- _Task brief_
Starting at the first line of the entries below, output every line exactly, up to and including the line with "assign inst_valid = (count_q != '0);".

[Collected data]
### src/rtl/fetch_unit.sv
// rtl/fetch_unit.sv - instruction fetch: credit-limited in-order imem requests feeding a small instruction buffer
module fetch_unit #(
  parameter logic [31:0] RESET_PC = 32'h0000_0000,
  parameter int          DEPTH    = 2
) (
  input  logic        clk,
  input  logic        rst_n,
  output logic        imem_req_valid,
  input  logic        imem_req_ready,
  output logic [31:0] imem_req_addr,
  input  logic        imem_rsp_valid,
  input  logic [31:0] imem_rsp_data,
  output logic        inst_valid,
  input  logic        inst_ready,
  output logic [31:0] inst_data,
  output logic [31:0] pc,
  input  logic        branch,
  input  logic        zero_flag,
  input  logic [31:0] pc_branch
);

  localparam int          AW      = $clog2(DEPTH);
  localparam int          CW      = AW + 1;
  localparam logic [CW:0] DEPTH_W = (CW+1)'(DEPTH);

  typedef enum logic {RUN = 1'b0, DRAIN = 1'b1} state_t;

  state_t        state_q, state_d;
  logic [31:0]   fetch_pc_q;
  logic [31:0]   rsp_pc_q;
  logic [CW-1:0] outstanding_q, outstanding_d;
  logic [CW-1:0] drop_q, drop_d;
  logic [CW-1:0] count_q;
  logic [AW-1:0] rd_ptr_q, wr_ptr_q;
  logic [31:0]   buf_data [DEPTH];
  logic [31:0]   buf_pc   [DEPTH];
  logic [31:0]   hold_data_q, hold_pc_q;
  logic [CW:0]   credit_used;
  logic [31:0]   target_pc;
  logic          accept, pop, redirect, rsp_drop, push;

  assign inst_valid = (count_q != '0);
  assign inst_data  = inst_valid ? buf_data[rd_ptr_q] : hold_data_q;
  assign pc         = inst_valid ? buf_pc[rd_ptr_q]   : hold_pc_q;

  assign pop      = inst_valid & inst_ready;
  assign redirect = branch & zero_flag & pop;
  assign rsp_drop = (drop_q != '0);
  assign push     = imem_rsp_valid & ~rsp_drop & ~redirect;
  assign target_pc = {pc_branch[31:2], 2'b00};

  // A head popped this cycle frees its slot at the same edge, so a 1-cycle memory streams at full rate.
  assign credit_used    = {1'b0, outstanding_q} + {1'b0, count_q} - (CW+1)'(pop);
  assign imem_req_valid = rst_n & (state_q == RUN) & (credit_used < DEPTH_W);
  assign imem_req_addr  = fetch_pc_q;
  assign accept         = imem_req_valid & imem_req_ready;

  always_comb begin
    outstanding_d = outstanding_q + CW'(accept) - CW'(imem_rsp_valid);
    drop_d        = drop_q;
    if (imem_rsp_valid && rsp_drop) drop_d = drop_q - CW'(1);
    // Everything still in flight after this edge belongs to the abandoned path.
    if (redirect) drop_d = outstanding_d;
    state_d = state_q;
    case (state_q)
      RUN:   if (drop_d != '0) state_d = DRAIN;
      DRAIN: if (drop_d == '0) state_d = RUN;
    endcase
  end

  always_ff @(posedge clk or negedge rst_n) begin
    if (!rst_n) state_q <= RUN;
    else        state_q <= state_d;
  end

  always_ff @(posedge clk or negedge rst_n) begin
    if (!rst_n) begin
      fetch_pc_q    <= RESET_PC;
      rsp_pc_q      <= RESET_PC;
      outstanding_q <= '0;
      drop_q        <= '0;
    end else begin
      outstanding_q <= outstanding_d;
      drop_q        <= drop_d;
      if (redirect) begin
        fetch_pc_q <= target_pc;
        rsp_pc_q   <= target_pc;
      end else begin
        if (accept) fetch_pc_q <= fetch_pc_q + 32'd4;
        if (push)   rsp_pc_q   <= rsp_pc_q + 32'd4;
      end
    end
  end

  always_ff @(posedge clk or negedge rst_n) begin
    if (!rst_n) begin
      count_q     <= '0;
      rd_ptr_q    <= '0;
      wr_ptr_q    <= '0;
      hold_data_q <= '0;
      hold_pc_q   <= RESET_PC;
    end else begin
      hold_data_q <= inst_data;
      hold_pc_q   <= pc;
      if (redirect) begin
        count_q  <= '0;
        rd_ptr_q <= '0;
        wr_ptr_q <= '0;
      end else begin
        if (push) wr_ptr_q <= wr_ptr_q + AW'(1);
        if (pop)  rd_ptr_q <= rd_ptr_q + AW'(1);
        count_q <= count_q + CW'(push) - CW'(pop);
      end
    end
  end

  always_ff @(posedge clk) begin
    if (push) begin
      buf_data[wr_ptr_q] <= imem_rsp_data;
      buf_pc[wr_ptr_q]   <= rsp_pc_q;
    end
  end

  no_overflow: assert property (@(posedge clk) disable iff (!rst_n)
    !(imem_rsp_valid && !rsp_drop && count_q == CW'(DEPTH)));

endmodule

### config.mk
export PLATFORM = sky130hd
export DESIGN_NAME = fetch_unit
export DESIGN_NICKNAME = d
export VERILOG_FILES = /design/src/rtl/fetch_unit.sv
export SDC_FILE = /design/constraint.sdc
export NUM_CORES = 1
export LEC_CHECK = 0
export BUFFER_PORTS_ARGS = -buffer_cell sky130_fd_sc_hd__buf_2
export CORE_ASPECT_RATIO = 0.9
export CORE_MARGIN = 4
export CORE_UTILIZATION = 55
export CTS_BUF_LIST = sky130_fd_sc_hd__clkbuf_4 sky130_fd_sc_hd__clkbuf_8
export DETAILED_ROUTE_END_ITERATION = 16
export PLACE_DENSITY = 0.78
export SLEW_MARGIN = 20
export SYNTH_ARGS = -nofsm -noshare
export SYNTH_HDL_FRONTEND = slang
export SYNTH_SLANG_ARGS = --single-unit
### constraint.sdc
create_clock -name clk -period 6.5 [get_ports clk]
set_input_delay 1.95 -clock clk [delete_from_list [all_inputs] [get_ports clk]]
set_output_delay 1.95 -clock clk [all_outputs]
set_load 0.02 [all_outputs]
Word-level counts from Yosys, hierarchy flattened
Memories as Yosys holds them, arrays and structs flattened.
Index checks and enable logic that the tools add are counted.
{ "classes": {"n_addsub": 11, "magnitude_cmp": 1, "n_mux": 18, "n_bitwise": 11, "n_reduce_logical": 8} }
{ "op_table": {"columns": ["operator", "count"], "rows": [
  ["two-way mux 32 bit", 6],
  ["adder 32 x 3 -> 32 bit (second input constant)", 2],
  ["nonzero test 2 bit", 6],
  ["bitwise AND 1 bit", 8],
  ["two-way mux 1 bit", 8],
  ["two-way mux 2 bit", 3],
  ["adder 2 x 1 -> 2 bit", 2],
  ["subtractor 2 x 1 -> 2 bit", 2],
  ["adder 2 x 2 -> 3 bit", 1],
  ["less-than comparator 3 x 2 -> 1 bit (second input constant)", 1],
  ["NOT 1 bit", 3],
  ["subtractor 3 x 1 -> 3 bit", 1],
  ["adder 1 bit (second input constant)", 2],
  ["logical NOT 2 bit", 1],
  ["one-hot mux 1 bit (2 select lines)", 1],
  ["subtractor 2 x 1 -> 2 bit (second input constant)", 1],
  ["logical AND 1 bit", 1]
]} }
{ "totals": {"reg_bits": 137, "ram_bits": 128, "input_bits": 71, "out_inout_bits": 98, "wordCells": 61, "mem_count": 2} }
{ "memory_table": {"columns": ["name", "words", "width", "rd", "rd_clocked_by_memory_dff", "wr", "line_no", "source"], "rows": [
  ["buf_data", 2, 32, 1, 0, 1, "35", "logic [31:0] buf_data [DEPTH];"],
  ["buf_pc", 2, 32, 1, 0, 1, "36", "logic [31:0] buf_pc [DEPTH];"]
]} }

Longest topological paths before layout
{ "depth": {"depth_word": 12, "ltp_mapped": 14, "mapped_depth_nobuf": 14} }

Worst setup path before layout
No wires, ideal clock.
{ "synth_timing": {"path_kind": "input port to flip-flop", "startpoint": "in inst_ready", "endpoint": "mem buf_data[0][0] (enable)", "setup_time_ns": 0.482, "arrival_time_ns": 5.297, "required_time_ns": 6.018, "path_slack_ns": 0.721, "path_stages": 5, "path_buffers": 2, "path_cell_list": "nand4_1 clkbuf_1 clkbuf_1 nand2_1 nor2_1"} }
{ "synth_via": {"elab_chain_len": 6} }
{ "synth_rtl": {"columns": ["item", "line_no", "source"], "rows": [
  ["start: declaration", "14", "input logic inst_ready,"],
  ["bitwise AND 1 bit", "46", "assign pop = inst_valid & inst_ready;"],
  ["bitwise AND 1 bit", "47", "assign redirect = branch & zero_flag & pop;"],
  ["NOT 1 bit", "49", "assign push = imem_rsp_valid & ~rsp_drop & ~redirect;"],
  ["bitwise AND 1 bit", "49", null],
  ["two-way mux 1 bit", "118", "if (push) begin"],
  ["two-way mux 1 bit (implied by the code)", "119", "buf_data[wr_ptr_q] <= imem_rsp_data;"],
  ["end: declaration", "35", null]
]} }
No other way between the ends.

Worst setup path in the final report
{ "layout_timing": {"startpoint": "in inst_ready", "endpoint": "out imem_req_valid"} }
{ "layout_via": {"elab_chain_len": 4} }
{ "layout_rtl": {"columns": ["item", "line_no", "source"], "rows": [
  ["bitwise AND 1 bit", "46", null],
  ["subtractor 3 x 1 -> 3 bit", "53", "assign credit_used = {1'b0, outstanding_q} + {1'b0, count_q} - (CW+1)'(pop);"],
  ["less-than comparator 3 x 2 -> 1 bit", "54", "assign imem_req_valid = rst_n & (state_q == RUN) & (credit_used < DEPTH_W);"],
  ["bitwise AND 1 bit", "54", null],
  ["end: declaration", "8", "output logic imem_req_valid,"]
]} }
No other way between the ends.

==> metrics.md <==
| Metric | Value |
|---|---|
| Largest family of logic cells by synthesized area | simple AND/OR/NAND/NOR gates |
| Total GRT Usage | 20.6% |
| Total power | around 6400 µW |
| GR Overflow Total | 0 |
| Reg clk slew, reported paths | approximately 0.05 ns |
| Most frequent CP cell | buf_2 |
| WP data arrival | 3.50 ns |
| Final routed DRC violation total | 0 |
| CP max stage delay | approximately 0.43 ns |
| Pwr dens | 516 nW/µm² |
| Setup CP Type | in -> out |
| Final setup violation count | 0 |
| Fmax | between 150 and 200 MHz |
| Synthesized area per cell | 12.8 µm² |
| Netlist cell types | 40 |
| Synthesized instance count | 806 |
| Hold Crit Start | hold_pc_q[24] |
| Clk Latency, worst-skew pair | roughly 0.53 ns |
| FFs w/ async S/R, synth | 51.8% |
| Top cells by area in the synthesized netlist | edfxtp_1 36%, dfrtp_1 32%, mux2i_1 6.2%, o21ai_0 3.3%, nand2_1 3.3% |
| Area grow syn2layout | 19.5% |
| CTS Buf Count | 42 |
| Clk sink count | 257 |
| Hold_buf cts | 0 |
| Initial Utilization | between 50 and 60% |
| R2r endpoint | state_q |
| Initial antenna violation count | 2 |
| Synth Area in Compound Gates | 6.24% |
| DIE HEIGHT | 138 µm |
| Yosys top cell area share | 36.0% |
| Warnings from Yosys | 0 |
| Worst Hold Endpoint | hold_pc_q[24] |
| Std cell rows | 47 |
| CP top delay family | simple AND/OR/NAND/NOR gates |
| Post_cts resized | 0 |
| Synth Area in Simple Gates | 11.1% |
| Multiplexer share of the synthesized area | around 6.3% |
| Commonest cells post-synth | 133 x dfrtp_1, 124 x edfxtp_1, 90 x nand2_1 |
| Most common cell in the netlist | dfrtp_1 |
| Min cycle time layout | around 5.5 ns |
| Vias in the first global route | 7001 |
| CP Capture Type | output port |
| Area share of xor/xnor cells in the synthesized design | 5.33% |
| Leakage | 0.00501 µW |
| Pint | 3940 µW |
| Slowest stage cell, crit path | fa_1 |
| Drt first pass iters | 5 |
| Max clock buf depth | 3 |
| Buf+Inv Stages, Crit Path | 2 |
| Total Wirelength | 21800 µm |
| Worst Clk Skew | 0.0212 ns |
| Post-layout util | 67.0% |
| Sequential power share | a little over two fifths |
| Largest net degree at the start of global routing | 80 |
| Fin crit share | a little over four fifths |
| Critical Path, Cell by Cell | buf_2, nand2_1, nor2_1, o21ai_0, fa_1, xor2_1, and4b_1, buf_2 |
| Slew margin rel. | 36.9% |
| Post-synthesis sequential area ratio | 68.1% |
| Fin Setup TNS | 0 ns |
| IO buf count | between 150 and 200 |
| Initial DRC count | 449 |
| RSZ-0062 raised after global routing | false |
| Die Wd | 153 µm |
| Final Hold Fails | 0 |
| Synthesized area | about 10000 µm² |
| Setup Buffers After CTS | 0 |
| R2R cell count | 13 |
| Die area | 21100 µm² |
| DRT antenna net count | 0 |
| Worst-margin pin slew | around 0.94 ns |
| Hold Path Class | reg -> reg |
| First-pass GRT wire length | approximately 35000 µm |
| Final slew viol count | 0 |
| Clock share of power | about 23% |
| Worst Setup Start Kind | input port |
| Max Cap Viol | 0 |
| RR Startpoint | count_q[1] |
| Psw | approximately 2400 µW |
| Status | complete, no violations |
| RePlAce Congestion | a little under 0.9 |
| Fin nets | 1071 |
| Vias | 6798 |
| H-tree depth | 2 |
| R2R Setup Slk | 3.11 ns |
| Via/cell ratio | 5.35 |
| Post-synth top area cell | edfxtp_1 |
| Critical Path RT | 4.55 ns |
| TritonCTS clock tree | done |
| Worst Hold Depth | 2 |
| Synthesis-stage register bit count | 257 |
| Combinational share of power | between 30% and 40% |
| Clock root cell | clkbuf_8 |
| Wire length per cell | 17.2 µm |
| Detailed Place HPWL | 14800 µm |
| Number of flops mapped to enable cells by yosys | 124 |
| Final Hold Slack | between 0.4 and 0.5 ns |
| Ys flop type | dfrtp_1 |
| Worst VDD drop | 0.000273 V |
| Layout cells sized above 1 | 25.5% |
| Core footprint | ~18000 µm² |
| Adder-cell share of the synthesized area | 1.16% |
| # IOs | ~170 |
| Sw Share | 38.3% |
| CP Max Fanout | 4 |
[worst min-delay path, delay by kind of cell, from the launching register on]
kind	cells	cell delay, ns
and+or+nand+nor	1	0.04
AOI/OAI and AO/OA	1	0.08
DFF	1	0.32
[state kept, by name, summed over array words and instances, names as in the netlist, 2 cells and up]
register,flops
imem_req_addr,30
buf_pc,60
hold_data_q,32
count_q,2
outstanding_q,2
rsp_pc_q,30
hold_pc_q,32
buf_data,64
drop_q,2
[through the flow]
| stage | cell area, µm² | instances | setup slack [ns] |
|---|---|---|---|
| floorplan | 10400 | 807 | 0.721 |
| global placement | 11400 | 1191 | 1.08 |
| detailed placement | 11400 | 1191 | 1.07 |
| CTS | 12300 | 1268 | 1.05 |
| global route | 12400 | 1270 | 0.874 |
| finish | 12400 | 1270 | 1.05 |
[kinds of logic after synthesis]
| kind of cell | count (synthesis) |
|---|---|
| DFF | 257 |
| and+or+nand+nor | 237 |
| AOI/OAI and AO/OA | 128 |
| muxes | 65 |
| xor gates and xnor gates | 63 |
| buffers and inverters | 46 |
| adders and majority gates | 9 |
| other | 1 |
[area by class of cell]
| class | count | area [µm²] |
|---|---|---|
| Sequential cell | 257 | 7060 |
| Fill cell | 1367 | 6100 |
| Multi-Input combinational cell | 504 | 3150 |
| Timing Repair Buffer | 175 | 922 |
| Clock buffer | 68 | 798 |
| Tap cell | 245 | 307 |
| Clock inverter | 9 | 95.1 |
| Inverter | 11 | 41.3 |
| Antenna cell | 1 | 2.50 |
[power groups by stage]
stage	combinational [µW]	sequential (µW)	clock [µW]
floorplan	1480	2690	0
global placement	2170	2700	0
detailed placement	2220	2730	0
CTS	2230	2710	1480
global route	2440	2780	1570
finish	2220	2710	1450
[routing by layer]
layer | vias to the layer above | GRT usage (%) | part of all wire [%]
met5 | - | 0 | 0.060
met4 | 2 | 6.42 | 1.9
met3 | 45 | 4.84 | 7.5
met2 | 271 | 32.3 | 45
met1 | 3208 | 29.1 | 46
li1 | 3272 | - | -
[placed cells by master, fill, tap and decap left out, types with 38 or more instances in the layout]
cell	Yosys	routed
buf_2	1	163
dfrtp_1	133	132
edfxtp_1	124	124
nand2_1	90	90
o21ai_0	68	68
mux2i_1	64	64
a21oi_1	56	56
clkbuf_8	0	46
nor2_1	44	43
xor2_1	38	38
[worst max-delay path by stage]
stage                    start             end  slack [ns]  depth (start not counted)
floorplan           inst_ready  buf_data[0][0]        0.72                          5
global placement    inst_ready  imem_req_valid        1.08                          8
detailed placement  inst_ready  imem_req_valid        1.07                          8
CTS                 inst_ready  imem_req_valid        1.05                          8
global route        inst_ready  imem_req_valid        0.87                          8
finish              inst_ready  imem_req_valid        1.05                          8
Power figures use the tool's default switching activity.
--- src/rtl/ram_march_bist.sv ---
// March C- built-in self-test initiator for one synchronous-read RAM port.
// Runs E0 up(w0), E1 up(r0,w1), E2 up(r1,w0), E3 down(r0,w1),
// E4 down(r1,w0), E5 up(r0) and reports pass plus first-failure details.
// Optional build macro RAM_BIST_NO_ABORT_EN: keep running after a
// miscompare and count every miscompare (saturating at 255) instead of
// aborting on the first one.
module ram_march_bist #(
  parameter int DATA_WIDTH = 8,
  parameter int ADDR_WIDTH = 4
) (
  input  logic                  clk,
  input  logic                  rst,
  input  logic                  start,
  output logic                  busy,
  output logic                  done,
  output logic                  pass,
  output logic [ADDR_WIDTH-1:0] fail_addr,
  output logic [DATA_WIDTH-1:0] fail_exp,
  output logic [DATA_WIDTH-1:0] fail_act,
  output logic [7:0]            fail_count,
  output logic [ADDR_WIDTH-1:0] ram_addr,
  output logic [DATA_WIDTH-1:0] ram_din,
  output logic                  ram_we,
  input  logic [DATA_WIDTH-1:0] ram_dout
);

  typedef enum logic [2:0] {S_IDLE, S_WR, S_RD, S_CMP, S_DONE} state_t;

  state_t                state_q, state_d;
  logic [2:0]            elem_q, elem_d;
  logic [ADDR_WIDTH-1:0] addr_q, addr_d;
  logic                  pass_q, pass_d;
  logic [ADDR_WIDTH-1:0] fail_addr_q, fail_addr_d;
  logic [DATA_WIDTH-1:0] fail_exp_q, fail_exp_d;
  logic [DATA_WIDTH-1:0] fail_act_q, fail_act_d;
  logic [7:0]            fail_count_q, fail_count_d;
  logic                  busy_q, busy_d;
  logic                  done_q, done_d;
  logic [DATA_WIDTH-1:0] ram_din_q, ram_din_d;
  logic                  ram_we_q, ram_we_d;

  logic                  miscmp;
  logic                  abort;
  logic                  down;
  logic                  last_addr;

  // Background read by each element: E2/E4 read ones, the others zeros.
  function automatic logic [DATA_WIDTH-1:0] rd_bg(input logic [2:0] e);
    return (e == 3'd2 || e == 3'd4) ? '1 : '0;
  endfunction

  // Background written by each element: E1/E3 write ones, the others zeros.
  function automatic logic [DATA_WIDTH-1:0] wr_bg(input logic [2:0] e);
    return (e == 3'd1 || e == 3'd3) ? '1 : '0;
  endfunction

  function automatic logic is_down(input logic [2:0] e);
    return (e == 3'd3 || e == 3'd4);
  endfunction

  function automatic logic has_wr(input logic [2:0] e);
    return (e >= 3'd1 && e <= 3'd4);
  endfunction

  // Read data for the address presented in RD is on ram_dout during CMP.
  assign miscmp    = (state_q == S_CMP) && (ram_dout != rd_bg(elem_q));
  assign down      = is_down(elem_q);
  assign last_addr = down ? (addr_q == '0) : (addr_q == '1);

  // Next-state, address walk and failure capture.
  always_comb begin
    state_d      = state_q;
    elem_d       = elem_q;
    addr_d       = addr_q;
    pass_d       = pass_q;
    fail_addr_d  = fail_addr_q;
    fail_exp_d   = fail_exp_q;
    fail_act_d   = fail_act_q;
    fail_count_d = fail_count_q;
    abort        = 1'b0;
    case (state_q)
      S_IDLE: begin
        if (start) begin
          state_d      = S_WR;
          elem_d       = 3'd0;
          addr_d       = '0;
          pass_d       = 1'b0;
          fail_addr_d  = '0;
          fail_exp_d   = '0;
          fail_act_d   = '0;
          fail_count_d = 8'd0;
        end
      end
      S_WR: begin
        if (addr_q == '1) begin
          state_d = S_RD;
          elem_d  = 3'd1;
          addr_d  = '0;
        end else begin
          addr_d = addr_q + 1'b1;
        end
      end
      S_RD: state_d = S_CMP;
      S_CMP: begin
        if (miscmp) begin
`ifdef RAM_BIST_NO_ABORT_EN
          if (fail_count_q == 8'd0) begin
            fail_addr_d = addr_q;
            fail_exp_d  = rd_bg(elem_q);
            fail_act_d  = ram_dout;
          end
          if (fail_count_q != 8'hFF) fail_count_d = fail_count_q + 8'd1;
`else
          fail_addr_d  = addr_q;
          fail_exp_d   = rd_bg(elem_q);
          fail_act_d   = ram_dout;
          fail_count_d = 8'd1;
          abort        = 1'b1;
`endif
        end
        if (abort) begin
          state_d = S_DONE;
        end else if (last_addr) begin
          if (elem_q == 3'd5) begin
            state_d = S_DONE;
          end else begin
            state_d = S_RD;
            elem_d  = elem_q + 3'd1;
            addr_d  = is_down(elem_q + 3'd1) ? '1 : '0;
          end
        end else begin
          state_d = S_RD;
          addr_d  = down ? addr_q - 1'b1 : addr_q + 1'b1;
        end
      end
      S_DONE:  state_d = S_IDLE;
      default: state_d = S_IDLE;
    endcase
    if (state_d == S_DONE && state_q != S_DONE) pass_d = (fail_count_d == 8'd0);
    busy_d    = (state_d == S_WR) || (state_d == S_RD) || (state_d == S_CMP);
    done_d    = (state_d == S_DONE);
    ram_we_d  = (state_d == S_WR) || (state_d == S_CMP && has_wr(elem_d));
    ram_din_d = (state_d == S_CMP) ? wr_bg(elem_d) : '0;
  end

  // State and registered outputs, synchronous reset.
  always_ff @(posedge clk) begin
    if (rst) begin
      state_q      <= S_IDLE;
      elem_q       <= 3'd0;
      addr_q       <= '0;
      pass_q       <= 1'b0;
      fail_addr_q  <= '0;
      fail_exp_q   <= '0;
      fail_act_q   <= '0;
      fail_count_q <= 8'd0;
      busy_q       <= 1'b0;
      done_q       <= 1'b0;
      ram_din_q    <= '0;
      ram_we_q     <= 1'b0;
    end else begin
      state_q      <= state_d;
      elem_q       <= elem_d;
      addr_q       <= addr_d;
      pass_q       <= pass_d;
      fail_addr_q  <= fail_addr_d;
      fail_exp_q   <= fail_exp_d;
      fail_act_q   <= fail_act_d;
      fail_count_q <= fail_count_d;
      busy_q       <= busy_d;
      done_q       <= done_d;
      ram_din_q    <= ram_din_d;
      ram_we_q     <= ram_we_d;
    end
  end

  assign busy       = busy_q;
  assign done       = done_q;
  assign pass       = pass_q;
  assign fail_addr  = fail_addr_q;
  assign fail_exp   = fail_exp_q;
  assign fail_act   = fail_act_q;
  assign fail_count = fail_count_q;
  assign ram_addr   = addr_q;
  assign ram_din    = ram_din_q;

  // The CMP write must be dropped when that same cycle's read miscompares
  // and the run aborts; read data only arrives in CMP, so the gate is late.
`ifdef RAM_BIST_NO_ABORT_EN
  assign ram_we = ram_we_q;
`else
  assign ram_we = ram_we_q & ~miscmp;
`endif

endmodule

- _Result_
### src/rtl/fetch_unit.sv
// rtl/fetch_unit.sv - instruction fetch: credit-limited in-order imem requests feeding a small instruction buffer
module fetch_unit #(
  parameter logic [31:0] RESET_PC = 32'h0000_0000,
  parameter int          DEPTH    = 2
) (
  input  logic        clk,
  input  logic        rst_n,
  output logic        imem_req_valid,
  input  logic        imem_req_ready,
  output logic [31:0] imem_req_addr,
  input  logic        imem_rsp_valid,
  input  logic [31:0] imem_rsp_data,
  output logic        inst_valid,
  input  logic        inst_ready,
  output logic [31:0] inst_data,
  output logic [31:0] pc,
  input  logic        branch,
  input  logic        zero_flag,
  input  logic [31:0] pc_branch
);

  localparam int          AW      = $clog2(DEPTH);
  localparam int          CW      = AW + 1;
  localparam logic [CW:0] DEPTH_W = (CW+1)'(DEPTH);

  typedef enum logic {RUN = 1'b0, DRAIN = 1'b1} state_t;

  state_t        state_q, state_d;
  logic [31:0]   fetch_pc_q;
  logic [31:0]   rsp_pc_q;
  logic [CW-1:0] outstanding_q, outstanding_d;
  logic [CW-1:0] drop_q, drop_d;
  logic [CW-1:0] count_q;
  logic [AW-1:0] rd_ptr_q, wr_ptr_q;
  logic [31:0]   buf_data [DEPTH];
  logic [31:0]   buf_pc   [DEPTH];
  logic [31:0]   hold_data_q, hold_pc_q;
  logic [CW:0]   credit_used;
  logic [31:0]   target_pc;
  logic          accept, pop, redirect, rsp_drop, push;

  assign inst_valid = (count_q != '0);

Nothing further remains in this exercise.